Ces derniers mois, le ministre de la communication Ernesto Villegas démentait systématiquement les rumeurs sur la santé de Chavez, et dénonçait la «haine» et la «morbidité» des médias vénézuéliens et internationaux. Les médias locaux ne relayaient généralement pas les affirmations de ABC ou de Marquina dans leurs éditions papiers, mais offraient les liens vers ces déclarations sur leurs sites internet, au risque de participer des rumeurs.
«Plus le vide est grand, plus les rumeurs sont fortes. Hugo Chavez est un tel personnage que tout le monde veut tout savoir de lui», nous expliquait Tamoa Calzadilla. En juin 2011, Clémentine Berjaud, une chercheuse spécialiste du Venezuela interrogée par Slate lors de l'annonce de la maladie de Chavez, expliquait déjà que «la manière de gouverner “en direct”» du président vénézuélien créait par contrecoup «un vide et une vive inquiétude, [...] l’image d’un navire sans capitaine, sans personne à la barre».
Depuis le 8 décembre dernier, date à laquelle le Président avait annoncé sa rechute, le gouvernement avait publié plus de 30 communiqués de presse sur sa santé, mais Hugo Chavez n'était jamais apparu en direct, ce qui avait alimenté les supputations hasardeuses. Durant ses précédentes apparitions en public, le président avait aussi fréquemment détourné les questions des journalistes: «Si mon état de santé était grave, vous pensez que je serai ici debout devant vous?», avait-il ainsi lancé en août 2011 à ceux qui lui demandaient la nature exacte de son cancer.
«Les Vénézuéliens sont de vrais concierges»
Tamoa Calzadilla avançait aussi une autre explication à cette frénésie de rumeurs: «Les Vénézuéliens sont de vrais concierges, ils adorent les rumeurs.» Et celles sur la santé de Chavez prenaient de l'ampleur en quelques secondes sur les réseaux sociaux.

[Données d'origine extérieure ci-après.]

--- src/rtl/can_fd_rx_frame_fsm.sv ---
// ---------------------------------------------------------------------------
// can_fd_rx_frame_fsm
//
// Receive-side frame sequencer for a CAN FD controller. Consumes destuffed,
// sampled bits (one per bit_valid strobe) and walks the ISO 11898-1 field
// sequence for classic and FD frames in base and extended format. It reports
// the current field and the bit index inside it. It also decodes the header
// fields (ID, flags, DLC, byte count) and flags form violations, frame
// validity and overload conditions.
//
// Ports
//   clk, rst_n        system clock, asynchronous active-low reset
//   bit_valid         one-cycle strobe, a destuffed bit is on rx_bit
//   rx_bit            sampled bit, 0 = dominant
//   fd_enable         1 = FD frames are accepted
//   abort             synchronous return to BUS_IDLE, overrides bit_valid
//   state_o           current field code (BUS_IDLE=0 .. INTER=18)
//   field_cnt_o       bit index inside the current field
//   id_o              identifier; base ID in [28:18], extended ID in [28:0]
//   ide_o .. esi_o    decoded IDE / RTR / FDF / BRS / ESI flags
//   dlc_o, data_len_o DLC and the payload byte count it decodes to
//   frame_ok_o        one-cycle pulse, frame valid
//   form_err_o        one-cycle pulse, form error
//   overload_o        one-cycle pulse, dominant bit in early intermission
// ---------------------------------------------------------------------------
module can_fd_rx_frame_fsm #(
    parameter int MAX_DATA_BYTES = 64,
    parameter int EOF_BITS       = 7,
    parameter int INTER_BITS     = 3
) (
    input  logic        clk,
    input  logic        rst_n,
    input  logic        bit_valid,
    input  logic        rx_bit,
    input  logic        fd_enable,
    input  logic        abort,
    output logic [4:0]  state_o,
    output logic [8:0]  field_cnt_o,
    output logic [28:0] id_o,
    output logic        ide_o,
    output logic        rtr_o,
    output logic        fdf_o,
    output logic        brs_o,
    output logic        esi_o,
    output logic [3:0]  dlc_o,
    output logic [6:0]  data_len_o,
    output logic        frame_ok_o,
    output logic        form_err_o,
    output logic        overload_o
);

    localparam logic [4:0] ST_BUS_IDLE = 5'd0;
    localparam logic [4:0] ST_ID_1     = 5'd1;
    localparam logic [4:0] ST_RTR_1    = 5'd2;
    localparam logic [4:0] ST_IDE      = 5'd3;
    localparam logic [4:0] ST_ID_2     = 5'd4;
    localparam logic [4:0] ST_RTR_2    = 5'd5;
    localparam logic [4:0] ST_R1       = 5'd6;
    localparam logic [4:0] ST_R0       = 5'd7;
    localparam logic [4:0] ST_R0_FD    = 5'd8;
    localparam logic [4:0] ST_BRS      = 5'd9;
    localparam logic [4:0] ST_ESI      = 5'd10;
    localparam logic [4:0] ST_DLC      = 5'd11;
    localparam logic [4:0] ST_DATA     = 5'd12;
    localparam logic [4:0] ST_CRC      = 5'd13;
    localparam logic [4:0] ST_CRC_LIM  = 5'd14;
    localparam logic [4:0] ST_ACK      = 5'd15;
    localparam logic [4:0] ST_ACK_LIM  = 5'd16;
    localparam logic [4:0] ST_EOF      = 5'd17;
    localparam logic [4:0] ST_INTER    = 5'd18;

    localparam logic [9:0] EOF_LEN    = 10'(EOF_BITS);
    localparam logic [9:0] INTER_LEN  = 10'(INTER_BITS);
    localparam logic [8:0] EOF_OK_IDX = 9'(EOF_BITS - 2);
    localparam logic [8:0] INTER_LAST = 9'(INTER_BITS - 1);
    localparam logic [7:0] MAX_LEN    = 8'(MAX_DATA_BYTES);

    // DLC to payload byte count. Classic remote frames carry no data and
    // classic DLC values above 8 still mean 8 bytes.
    function automatic logic [6:0] dlc_to_len(input logic [3:0] dlc,
                                              input logic       fd,
                                              input logic       rtr);
        logic [6:0] len;
        len = 7'd0;
        if (!fd && rtr)          len = 7'd0;
        else if (dlc <= 4'd8)    len = {3'b000, dlc};
        else if (!fd)            len = 7'd8;
        else begin
            case (dlc)
                4'd9:    len = 7'd12;
                4'd10:   len = 7'd16;
                4'd11:   len = 7'd20;
                4'd12:   len = 7'd24;
                4'd13:   len = 7'd32;
                4'd14:   len = 7'd48;
                default: len = 7'd64;
            endcase
        end
        return len;
    endfunction

    logic [4:0] state_q, state_d;
    logic [8:0] cnt_q, cnt_d;
    logic       ok_d, ferr_d, ovl_d, sof_d;
    logic [9:0] field_len;
    logic       last_bit;
    logic [3:0] dlc_shift;
    logic [6:0] dec_len;
    logic [9:0] crc_len;

    assign dlc_shift = {dlc_o[2:0], rx_bit};
    assign dec_len   = dlc_to_len(dlc_shift, fdf_o, rtr_o);
    // FD CRC fields include the stuff count and its parity.
    assign crc_len   = !fdf_o ? 10'd15 : (data_len_o <= 7'd16 ? 10'd21 : 10'd25);

    // NOTE: every signal written in a combinational block gets a default at
    // the top, so no path leaves it unassigned and no latch is inferred.
    always_comb begin
        field_len = 10'd1;
        case (state_q)
            ST_ID_1:  field_len = 10'd11;
            ST_ID_2:  field_len = 10'd18;
            ST_DLC:   field_len = 10'd4;
            ST_DATA:  field_len = {data_len_o, 3'b000};
            ST_CRC:   field_len = crc_len;
            ST_EOF:   field_len = EOF_LEN;
            ST_INTER: field_len = INTER_LEN;
            default:  field_len = 10'd1;
        endcase
    end

    assign last_bit = ({1'b0, cnt_q} == field_len - 10'd1);

    always_comb begin
        state_d = state_q;
        cnt_d   = cnt_q;
        ok_d    = 1'b0;
        ferr_d  = 1'b0;
        ovl_d   = 1'b0;
        sof_d   = 1'b0;
        if (abort) begin
            state_d = ST_BUS_IDLE;
            cnt_d   = '0;
        end else if (bit_valid) begin
            cnt_d = cnt_q + 9'd1;
            case (state_q)
                ST_BUS_IDLE: begin
                    // The counter stays parked at 0 while the bus is idle.
                    cnt_d = '0;
                    if (!rx_bit) begin
                        state_d = ST_ID_1;
                        sof_d   = 1'b1;
                    end
                end
                ST_ID_1:  if (last_bit) begin state_d = ST_RTR_1; cnt_d = '0; end
                ST_RTR_1: begin state_d = ST_IDE; cnt_d = '0; end
                ST_IDE:   begin state_d = rx_bit ? ST_ID_2 : ST_R0; cnt_d = '0; end
                ST_ID_2:  if (last_bit) begin state_d = ST_RTR_2; cnt_d = '0; end
                ST_RTR_2: begin state_d = ST_R1; cnt_d = '0; end
                ST_R1, ST_R0: begin
                    cnt_d = '0;
                    // FDF lives in R1 for extended frames and in R0 for base
                    // frames; the extended-format R0 is a plain reserved bit.
                    if (state_q == ST_R0 && ide_o) begin
                        state_d = ST_DLC;
                    end else if (!rx_bit) begin
                        state_d = (state_q == ST_R1) ? ST_R0 : ST_DLC;
                    end else if (!fd_enable) begin
                        state_d = ST_BUS_IDLE;
                        ferr_d  = 1'b1;
                    end else begin
                        state_d = ST_R0_FD;
                    end
                end
                ST_R0_FD: begin state_d = ST_BRS; cnt_d = '0; end
                ST_BRS:   begin state_d = ST_ESI; cnt_d = '0; end
                ST_ESI:   begin state_d = ST_DLC; cnt_d = '0; end
                ST_DLC: if (last_bit) begin
                    cnt_d = '0;
                    if ({1'b0, dec_len} > MAX_LEN) begin
                        state_d = ST_BUS_IDLE;
                        ferr_d  = 1'b1;
                    end else begin
                        state_d = (dec_len == 7'd0) ? ST_CRC : ST_DATA;
                    end
                end
                ST_DATA: if (last_bit) begin state_d = ST_CRC; cnt_d = '0; end
                ST_CRC:  if (last_bit) begin state_d = ST_CRC_LIM; cnt_d = '0; end
                ST_CRC_LIM, ST_ACK_LIM: begin
                    cnt_d = '0;
                    if (!rx_bit) begin
                        state_d = ST_BUS_IDLE;
                        ferr_d  = 1'b1;
                    end else begin
                        state_d = (state_q == ST_CRC_LIM) ? ST_ACK : ST_EOF;
                    end
                end
                ST_ACK: begin state_d = ST_ACK_LIM; cnt_d = '0; end
                ST_EOF: begin
                    // The final EOF bit is not checked, so a dominant there
                    // neither fails the frame nor cancels frame_ok.
                    if (!rx_bit && cnt_q <= EOF_OK_IDX) begin
                        state_d = ST_BUS_IDLE;
                        cnt_d   = '0;
                        ferr_d  = 1'b1;
                    end else begin
                        ok_d = (cnt_q == EOF_OK_IDX);
                        if (last_bit) begin state_d = ST_INTER; cnt_d = '0; end
                    end
                end
                ST_INTER: begin
                    if (!rx_bit) begin
                        cnt_d = '0;
                        if (cnt_q == INTER_LAST) begin
                            state_d = ST_ID_1;
                            sof_d   = 1'b1;
                        end else begin
                            state_d = ST_BUS_IDLE;
                            ovl_d   = 1'b1;
                        end
                    end else if (last_bit) begin
                        state_d = ST_BUS_IDLE;
                        cnt_d   = '0;
                    end
                end
                default: begin
                    state_d = ST_BUS_IDLE;
                    cnt_d   = '0;
                end
            endcase
        end
    end

    // NOTE: clocked state is written only with non-blocking assignments so
    // every register samples the pre-edge values of the others.
    always_ff @(posedge clk or negedge rst_n) begin
        if (!rst_n) begin
            state_q    <= ST_BUS_IDLE;
            cnt_q      <= '0;
            frame_ok_o <= 1'b0;
            form_err_o <= 1'b0;
            overload_o <= 1'b0;
        end else begin
            state_q    <= state_d;
            cnt_q      <= cnt_d;
            frame_ok_o <= ok_d;
            form_err_o <= ferr_d;
            overload_o <= ovl_d;
        end
    end

    // Decoded header fields; they hold across errors until the next SOF.
    always_ff @(posedge clk or negedge rst_n) begin
        if (!rst_n) begin
            id_o       <= '0;
            ide_o      <= 1'b0;
            rtr_o      <= 1'b0;
            fdf_o      <= 1'b0;
            brs_o      <= 1'b0;
            esi_o      <= 1'b0;
            dlc_o      <= '0;
            data_len_o <= '0;
        end else if (bit_valid && !abort) begin
            if (sof_d) begin
                ide_o      <= 1'b0;
                rtr_o      <= 1'b0;
                fdf_o      <= 1'b0;
                brs_o      <= 1'b0;
                esi_o      <= 1'b0;
                dlc_o      <= '0;
                data_len_o <= '0;
            end
            case (state_q)
                ST_ID_1:  id_o[28:18] <= {id_o[27:18], rx_bit};
                ST_ID_2:  id_o[17:0]  <= {id_o[16:0], rx_bit};
                // RTR_1 holds SRR in extended frames; RTR_2 overwrites it.
                ST_RTR_1, ST_RTR_2: rtr_o <= rx_bit;
                ST_IDE:   ide_o <= rx_bit;
                ST_R1, ST_R0: begin
                    if (state_q == ST_R1 || !ide_o) begin
                        fdf_o <= rx_bit;
                        // FD frames have no remote form; the bit was RRS.
                        if (rx_bit) rtr_o <= 1'b0;
                    end
                end
                ST_BRS:   brs_o <= rx_bit;
                ST_ESI:   esi_o <= rx_bit;
                ST_DLC: begin
                    dlc_o <= dlc_shift;
                    if (last_bit) data_len_o <= dec_len;
                end
                default: ;
            endcase
        end
    end

    assign state_o     = state_q;
    assign field_cnt_o = cnt_q;

endmodule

Ildefonso Novoa, un jeune architecte, nous expliquait ainsi, avant même la mort du président vénézuélien, qu'il avait cru à celle-ci «pendant plusieurs heures» vendredi dernier, après qu'une fausse vidéo de Nicola Maduro annonçant l'évènement soit apparue via les multiples chaines de messages qui s'échangent sur les téléphones portables Blackberry. Le gouvernement avait menacé de poursuites les «Twitteros» qui «incitent à la haine», mais d'après Luis Carlos Diaz, professeur en nouvelles technologies à Caracas, celles-ci n'ont pas été mises en oeuvre.
Arnaldo Espinoza, en charge du site internet d'Ultimas Noticias, nous expliquait récemment que Twitter est le terrain de jeu de l'opposition:
«Twitter est surtout utilisé par les classes moyennes, qui ont accès à internet les téléphones portables dernière génération. Elles utilisent massivement ce réseau social depuis 2009, lorsque l'Etat a fermé 34 radios. C'est un moyen de s'évader et de critiquer le gouvernement.»

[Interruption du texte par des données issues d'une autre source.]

--- config.mk ---
export PLATFORM = sky130hd
export DESIGN_NAME = fifo_read_ctrl
export DESIGN_NICKNAME = d
export VERILOG_FILES = /design/src/rtl/fifo_read_ctrl.sv
export SDC_FILE = /design/constraint.sdc
export NUM_CORES = 1
export LEC_CHECK = 0
export CAP_MARGIN = 15
export CORE_ASPECT_RATIO = 1.2
export CORE_MARGIN = 3
export CORE_UTILIZATION = 45
export DETAILED_ROUTE_END_ITERATION = 8
export PLACE_DENSITY = 0.83
export SETUP_SLACK_MARGIN = 0.2
export SLEW_MARGIN = 10
export SYNTH_ARGS = -nofsm -noshare
export SYNTH_HDL_FRONTEND = slang
export SYNTH_SLANG_ARGS = --single-unit
--- constraint.sdc ---
create_clock -name clk -period 4.4 [get_ports clk]
set_clock_uncertainty 0.2 [all_clocks]
set_input_delay 0.44 -clock clk [delete_from_list [all_inputs] [get_ports clk]]
set_output_delay 0.44 -clock clk [all_outputs]
set_load 0.1 [all_outputs]
--- src/rtl/fifo_read_ctrl.sv ---
// fifo_read_ctrl
//   Read-side controller for the 16-entry transaction-layer FIFO. Owns the
//   read pointer into the FIFO memory, fetches entries into a registered
//   output stage and presents them downstream over valid/ready. Reports
//   empty / almost-empty / occupancy of the entries still held in memory.
//
// Ports
//   clk           clock, all state updates on rising edge
//   rst           asynchronous active-high reset
//   wptr          write pointer (AW+1 bits, MSB = wrap bit), same clock domain
//   mem_rdata     memory read data, combinationally addressed by rptr[AW-1:0]
//   flush         discard all unread entries (including the output stage)
//   rd_ready      downstream accepts rd_data this cycle
//   rptr          read pointer to the memory array (registered)
//   rd_valid      rd_data holds a valid entry (registered)
//   rd_data       output entry (registered)
//   empty         memory holds no unfetched entry
//   almost_empty  fifo_count <= AEMPTY_TH
//   fifo_count    wptr - rptr (entries still in memory, 0..2^AW)
//   xfer_count    accepted transfers, wraps at 2^16
module fifo_read_ctrl #(
  parameter int DW        = 10,
  parameter int AW        = 4,
  parameter int AEMPTY_TH = 2
) (
  input  logic          clk,
  input  logic          rst,
  input  logic [AW:0]   wptr,
  input  logic [DW-1:0] mem_rdata,
  input  logic          flush,
  input  logic          rd_ready,
  output logic [AW:0]   rptr,
  output logic          rd_valid,
  output logic [DW-1:0] rd_data,
  output logic          empty,
  output logic          almost_empty,
  output logic [AW:0]   fifo_count,
  output logic [15:0]   xfer_count
);

  localparam logic [AW:0] AE_TH  = (AW+1)'(AEMPTY_TH);
  localparam logic [AW:0] PTR_ONE = (AW+1)'(1);

  logic accept;
  logic load;

  // Full-width compare: a full FIFO has equal index bits but differing
  // wrap bits, so it is correctly reported as non-empty.
  assign empty        = (wptr == rptr);
  assign fifo_count   = wptr - rptr;
  assign almost_empty = (fifo_count <= AE_TH);

  assign accept = rd_valid & rd_ready;
  // Refill whenever the output stage is free or being drained this cycle.
  assign load   = !empty & (!rd_valid | rd_ready);

  always_ff @(posedge clk or posedge rst) begin
    if (rst) begin
      rptr     <= '0;
      rd_valid <= 1'b0;
      rd_data  <= '0;
    end else if (flush) begin
      rptr     <= wptr;
      rd_valid <= 1'b0;
      rd_data  <= '0;
    end else if (load) begin
      rd_data  <= mem_rdata;
      rd_valid <= 1'b1;
      rptr     <= rptr + PTR_ONE;
    end else if (accept) begin
      rd_valid <= 1'b0;
    end
  end

  // Counted independently of flush: an accept in a flush cycle still
  // completed a transfer downstream.
  always_ff @(posedge clk or posedge rst) begin
    if (rst) begin
      xfer_count <= '0;
    end else if (accept) begin
      xfer_count <= xfer_count + 16'd1;
    end
  end

endmodule

==> impl_metrics.tcl <==
set metrics [dict create \
    status "finished clean" \
    fp.dieArea_mm2 0.00430 \
    syn_avg_cell_area_um2 11.0 \
    final_area_mm2 0.00232 \
    startpoint_type "primary input" \
    drive_gt1_share_pct 13.4 \
    cp-startpoint "wptr[0]" \
    place_area_mm2 0.00223 \
    viasPerCell 5.17 \
    yosysWarnings 0 \
    hold_class "register to register" \
    cp_slowest_stage_delay_ns 0.48 \
    hold_violations 0 \
    async_reset_ff_share_pct 100 \
    cts_buffers 5 \
    synth-seq-area-share_pct 50.2 \
    arrival_ns 2.85 \
    route.met2.wl_um 2290 \
    critPathMaxFanout 2 \
    maxCapViolCount 0 \
    setup_violations 0 \
    nets 234 \
    ys_seq_elements 32 \
    wl_met3_um 170 \
    fin_crit_ns 3.49 \
    synthDistinctLibCells 28 \
    synth_edf_count 0 \
    max-vdd-ir-drop_mv 0.604 \
    rows 23 \
    worstSetupEndpointType "output pin" \
    path_delay_family "buffers and inverters" \
    p_leak_uw 0.00105 \
    reg2reg_from "rptr[2]" \
    wl_um 3960 \
    cts_tree "built" \
    cts_setup_buffers 0 \
    dp_hpwl_um 3070 \
    hold_buffers 0 \
    root_buffer "clkbuf_8" \
    max_clock_freq_mhz 287 \
    syn_area_mm2 0.00160 \
    grt_max_degree 33 \
    routedWlPerCell_um 16.1 \
    track_usage_pct 20.3 \
    top_layer "met4" \
    n_fill_cell 279 \
    ant_nets 0 \
    final_cell_mix "50 x clkdlybuf4s50_1, 29 x dfrtp_1, 18 x nor2_1" \
    final_common_cell "clkdlybuf4s50_1" \
    path_cells "clkdlybuf4s50_1, inv_1, ha_1, fa_1, nand2b_1, a21oi_1, xnor2_2, a2111oi_4, buf_4" \
    path_buf_inv 3 \
    core_area_mm2 0.00337 \
    wl_met1_um 1440 \
    vias 1272 \
    place_congestion 0.807 \
    slew_headroom_pct 33.2 \
    drc 0 \
    fin_crit_sh_pct 79.2 \
    grt-ovfl-total 0 \
    slowest_stage "clkdlybuf4s50_1" \
    antennaDiodeCount 0 \
    syn_nets 171 \
    cts_resized 0 \
    portBuffers 57 \
    netlist_instances 145 \
    grt_antenna_before_repair 0 \
    finalMaxSlewViolations 0 \
    htree_levels 2 \
    min-delay-start "xfer_count[15]" \
    grt_pass1_wl_um 6510 \
    path_class "primary input to output pin" \
    tns_ns 0 \
    worst_slew_pin_slew_ns 0.999 \
    setup_ws_ns 0.914 \
    first_iter_violations 42 \
    grt_pass1_vias 1358 \
    place_ws_ns 0.929 \
    clk_latency_ns 0.27 \
    clock-sinks 32 \
    ios 58 \
    dominantRegCellSynth "dfrtp_1" \
    die_y_um 71.3 \
    firstDrtPassIters 4 \
    clk_path_buf_depth 2 \
    power_density_mw_per_mm2 621 \
    path_clk_slew_ns 0.06 \
    grt_setup_unrepaired "no" \
    crit_required_ns 3.76 \
    syn_to_final_growth_pct 45.3 \
    start_util_pct 47.4 \
    die_x_um 60.4 \
]
==> final cells by class <==
class,count,area (um^2),share of cell area [%]
Multi-Input combinational cell,101,778,33.5
Clock buffer,6,82.6,3.56
Inverter,10,37.5,1.62
Tap cell,37,46.3,2.00
Clock inverter,2,10.0,0.432
Timing Repair Buffer,58,561,24.2
Sequential cell,32,805,34.7
==> synth_stat cells (3+ instances only) <==
library cell | number | area share, %
o21ai_0 | 3 | 0.94
and3_1 | 3 | 1.2
dfrtp_1 | 32 | 50
inv_1 | 10 | 2.4
nand4_1 | 4 | 1.6
nand2_1 | 8 | 1.9
nand3_1 | 7 | 2.2
nor2_1 | 18 | 4.2
xor2_1 | 5 | 2.7
ha_1 | 6 | 4.7
mux2i_1 | 12 | 7.5
xnor2_1 | 16 | 8.8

Pour sa part, il nous expliquait qu'il ne considérait pas le médecin José Rafael Marquina comme une source mais comme un commentateur et qu'il ne se fiait qu'à ce qu'il voyait, à l'hôpital militaire par exemple, et aux communiqués du gouvernement. Avant l'annonce de la mort de Chavez, Ernesto Villegas parlait lundi d'une «nouvelle et sévère infection respiratoire» et d'un état de santé «délicat», avant que mardi matin, Nicolas Maduro ne qualifie cette infection de «très grave». Le 18 février, Chavez avait publié son ultime tweet, où il faisait part de sa confiance dans ses médecins.